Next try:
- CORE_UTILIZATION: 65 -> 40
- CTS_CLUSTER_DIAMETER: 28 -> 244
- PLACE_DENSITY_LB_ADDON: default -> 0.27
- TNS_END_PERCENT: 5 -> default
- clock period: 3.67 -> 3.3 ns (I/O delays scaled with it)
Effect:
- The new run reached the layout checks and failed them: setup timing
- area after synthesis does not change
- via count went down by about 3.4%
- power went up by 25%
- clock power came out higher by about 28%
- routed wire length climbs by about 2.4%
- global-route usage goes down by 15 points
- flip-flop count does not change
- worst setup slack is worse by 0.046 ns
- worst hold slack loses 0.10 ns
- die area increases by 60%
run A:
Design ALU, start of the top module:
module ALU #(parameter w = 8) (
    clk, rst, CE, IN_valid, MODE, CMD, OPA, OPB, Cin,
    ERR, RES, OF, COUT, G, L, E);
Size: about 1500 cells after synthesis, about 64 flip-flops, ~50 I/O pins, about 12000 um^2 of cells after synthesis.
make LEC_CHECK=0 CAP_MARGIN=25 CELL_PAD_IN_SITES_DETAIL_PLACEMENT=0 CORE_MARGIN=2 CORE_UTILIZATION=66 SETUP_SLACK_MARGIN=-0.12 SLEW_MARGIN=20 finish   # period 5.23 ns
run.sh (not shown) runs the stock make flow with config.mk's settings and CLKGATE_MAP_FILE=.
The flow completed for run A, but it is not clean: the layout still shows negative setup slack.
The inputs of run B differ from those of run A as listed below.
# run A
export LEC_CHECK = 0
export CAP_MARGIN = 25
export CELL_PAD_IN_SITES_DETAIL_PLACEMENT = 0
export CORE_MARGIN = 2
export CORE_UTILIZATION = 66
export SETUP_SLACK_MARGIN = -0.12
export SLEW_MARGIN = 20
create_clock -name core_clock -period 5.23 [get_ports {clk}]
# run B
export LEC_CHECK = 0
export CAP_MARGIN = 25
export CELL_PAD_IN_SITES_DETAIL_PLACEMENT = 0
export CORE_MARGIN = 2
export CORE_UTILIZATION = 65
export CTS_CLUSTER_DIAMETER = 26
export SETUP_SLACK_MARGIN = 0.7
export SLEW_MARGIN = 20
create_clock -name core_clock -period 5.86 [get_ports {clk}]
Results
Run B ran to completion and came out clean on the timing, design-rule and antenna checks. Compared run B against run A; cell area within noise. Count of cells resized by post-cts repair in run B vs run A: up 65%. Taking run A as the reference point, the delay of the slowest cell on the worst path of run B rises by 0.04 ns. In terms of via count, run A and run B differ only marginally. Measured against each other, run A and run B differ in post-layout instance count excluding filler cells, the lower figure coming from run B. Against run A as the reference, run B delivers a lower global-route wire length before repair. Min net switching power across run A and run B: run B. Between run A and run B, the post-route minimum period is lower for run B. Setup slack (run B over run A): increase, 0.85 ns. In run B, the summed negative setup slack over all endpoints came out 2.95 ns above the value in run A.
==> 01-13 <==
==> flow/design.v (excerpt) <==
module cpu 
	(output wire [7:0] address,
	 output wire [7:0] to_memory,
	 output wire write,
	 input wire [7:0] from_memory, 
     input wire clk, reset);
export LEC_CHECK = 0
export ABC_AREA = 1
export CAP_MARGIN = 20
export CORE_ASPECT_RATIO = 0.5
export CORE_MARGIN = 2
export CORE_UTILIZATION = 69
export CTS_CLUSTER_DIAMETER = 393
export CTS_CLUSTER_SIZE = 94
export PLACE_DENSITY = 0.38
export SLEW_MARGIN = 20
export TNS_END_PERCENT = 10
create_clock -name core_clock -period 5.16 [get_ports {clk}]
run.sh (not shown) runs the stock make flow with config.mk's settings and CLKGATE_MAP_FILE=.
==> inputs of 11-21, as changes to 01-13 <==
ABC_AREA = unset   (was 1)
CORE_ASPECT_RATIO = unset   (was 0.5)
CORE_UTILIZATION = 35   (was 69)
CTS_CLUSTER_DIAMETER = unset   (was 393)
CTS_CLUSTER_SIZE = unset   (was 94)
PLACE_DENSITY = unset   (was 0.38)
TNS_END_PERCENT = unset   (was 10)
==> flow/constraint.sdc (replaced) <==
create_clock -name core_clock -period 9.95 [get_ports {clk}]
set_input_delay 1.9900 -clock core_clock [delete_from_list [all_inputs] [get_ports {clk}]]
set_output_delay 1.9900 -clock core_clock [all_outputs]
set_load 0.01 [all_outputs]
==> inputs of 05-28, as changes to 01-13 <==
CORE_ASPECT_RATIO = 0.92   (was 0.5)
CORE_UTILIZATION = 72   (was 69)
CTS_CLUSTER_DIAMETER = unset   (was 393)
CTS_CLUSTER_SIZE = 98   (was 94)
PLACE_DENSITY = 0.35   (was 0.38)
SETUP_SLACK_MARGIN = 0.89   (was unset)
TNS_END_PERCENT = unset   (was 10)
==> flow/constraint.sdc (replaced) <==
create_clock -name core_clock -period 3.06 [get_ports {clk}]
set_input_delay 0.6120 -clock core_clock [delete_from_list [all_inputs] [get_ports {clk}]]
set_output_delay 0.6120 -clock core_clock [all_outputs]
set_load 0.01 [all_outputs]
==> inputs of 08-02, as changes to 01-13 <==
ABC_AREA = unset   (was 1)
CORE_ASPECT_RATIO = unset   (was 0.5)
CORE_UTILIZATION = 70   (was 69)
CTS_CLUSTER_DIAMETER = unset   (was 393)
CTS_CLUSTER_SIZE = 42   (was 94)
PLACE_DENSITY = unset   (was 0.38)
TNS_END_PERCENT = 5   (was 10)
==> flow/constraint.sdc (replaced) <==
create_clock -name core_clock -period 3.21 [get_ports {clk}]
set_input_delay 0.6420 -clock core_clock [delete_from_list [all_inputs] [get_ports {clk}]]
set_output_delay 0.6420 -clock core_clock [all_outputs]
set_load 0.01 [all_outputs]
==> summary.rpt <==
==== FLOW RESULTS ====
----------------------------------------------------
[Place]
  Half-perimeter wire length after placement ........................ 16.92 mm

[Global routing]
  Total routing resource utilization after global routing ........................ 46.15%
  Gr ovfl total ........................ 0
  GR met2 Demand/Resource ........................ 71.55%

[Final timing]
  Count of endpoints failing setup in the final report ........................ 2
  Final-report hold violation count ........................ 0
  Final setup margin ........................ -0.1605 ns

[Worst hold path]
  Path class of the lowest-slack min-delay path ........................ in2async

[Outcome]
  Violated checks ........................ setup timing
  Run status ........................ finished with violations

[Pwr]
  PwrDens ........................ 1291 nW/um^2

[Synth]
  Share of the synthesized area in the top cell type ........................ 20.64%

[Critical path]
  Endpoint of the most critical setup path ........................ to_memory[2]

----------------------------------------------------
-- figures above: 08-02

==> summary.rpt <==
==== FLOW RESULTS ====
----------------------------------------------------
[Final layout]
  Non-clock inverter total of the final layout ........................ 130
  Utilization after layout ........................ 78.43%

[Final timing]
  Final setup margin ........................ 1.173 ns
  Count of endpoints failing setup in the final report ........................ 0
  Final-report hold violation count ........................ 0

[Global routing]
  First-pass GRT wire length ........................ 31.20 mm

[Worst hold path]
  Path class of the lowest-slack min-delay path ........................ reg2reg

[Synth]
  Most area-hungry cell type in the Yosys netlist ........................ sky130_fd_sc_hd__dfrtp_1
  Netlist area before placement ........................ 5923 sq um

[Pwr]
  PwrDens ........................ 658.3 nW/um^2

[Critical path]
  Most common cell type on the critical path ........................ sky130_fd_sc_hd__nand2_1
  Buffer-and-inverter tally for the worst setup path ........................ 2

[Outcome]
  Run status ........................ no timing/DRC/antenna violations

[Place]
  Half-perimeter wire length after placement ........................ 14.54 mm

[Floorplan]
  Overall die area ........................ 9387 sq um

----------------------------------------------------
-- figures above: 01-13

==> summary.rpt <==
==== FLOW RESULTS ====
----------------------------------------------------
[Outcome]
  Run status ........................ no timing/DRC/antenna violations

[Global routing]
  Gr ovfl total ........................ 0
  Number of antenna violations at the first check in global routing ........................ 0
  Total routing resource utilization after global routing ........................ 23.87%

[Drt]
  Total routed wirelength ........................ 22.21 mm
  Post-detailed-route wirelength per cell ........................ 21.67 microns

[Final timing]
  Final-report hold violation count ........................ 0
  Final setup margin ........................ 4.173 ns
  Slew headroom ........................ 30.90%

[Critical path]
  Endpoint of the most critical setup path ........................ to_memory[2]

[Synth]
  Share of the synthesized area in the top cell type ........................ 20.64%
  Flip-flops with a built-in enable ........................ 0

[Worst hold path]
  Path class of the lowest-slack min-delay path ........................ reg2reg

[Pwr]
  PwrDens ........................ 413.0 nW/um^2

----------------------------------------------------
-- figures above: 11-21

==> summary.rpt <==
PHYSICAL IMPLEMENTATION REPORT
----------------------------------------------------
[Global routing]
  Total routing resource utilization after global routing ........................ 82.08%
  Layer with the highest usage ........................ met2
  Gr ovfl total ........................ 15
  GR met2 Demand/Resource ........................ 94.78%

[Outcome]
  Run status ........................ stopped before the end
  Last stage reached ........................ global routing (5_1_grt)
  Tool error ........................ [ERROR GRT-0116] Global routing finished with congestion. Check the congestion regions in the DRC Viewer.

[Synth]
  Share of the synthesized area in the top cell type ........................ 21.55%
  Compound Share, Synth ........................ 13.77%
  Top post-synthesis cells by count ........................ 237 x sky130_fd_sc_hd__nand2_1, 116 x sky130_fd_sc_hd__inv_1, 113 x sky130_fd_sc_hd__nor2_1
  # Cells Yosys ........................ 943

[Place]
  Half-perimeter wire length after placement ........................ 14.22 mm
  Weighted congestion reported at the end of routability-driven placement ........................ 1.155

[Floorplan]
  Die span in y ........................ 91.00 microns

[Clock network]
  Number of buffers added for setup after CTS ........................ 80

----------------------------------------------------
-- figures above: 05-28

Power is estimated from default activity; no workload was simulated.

TASK ITEM:
Output the first line of the entries above and every line after it, exactly as written, ending with the line that contains "- power went up by 25%".

REPLY:
Next try:
- CORE_UTILIZATION: 65 -> 40
- CTS_CLUSTER_DIAMETER: 28 -> 244
- PLACE_DENSITY_LB_ADDON: default -> 0.27
- TNS_END_PERCENT: 5 -> default
- clock period: 3.67 -> 3.3 ns (I/O delays scaled with it)
Effect:
- The new run reached the layout checks and failed them: setup timing
- area after synthesis does not change
- via count went down by about 3.4%
- power went up by 25%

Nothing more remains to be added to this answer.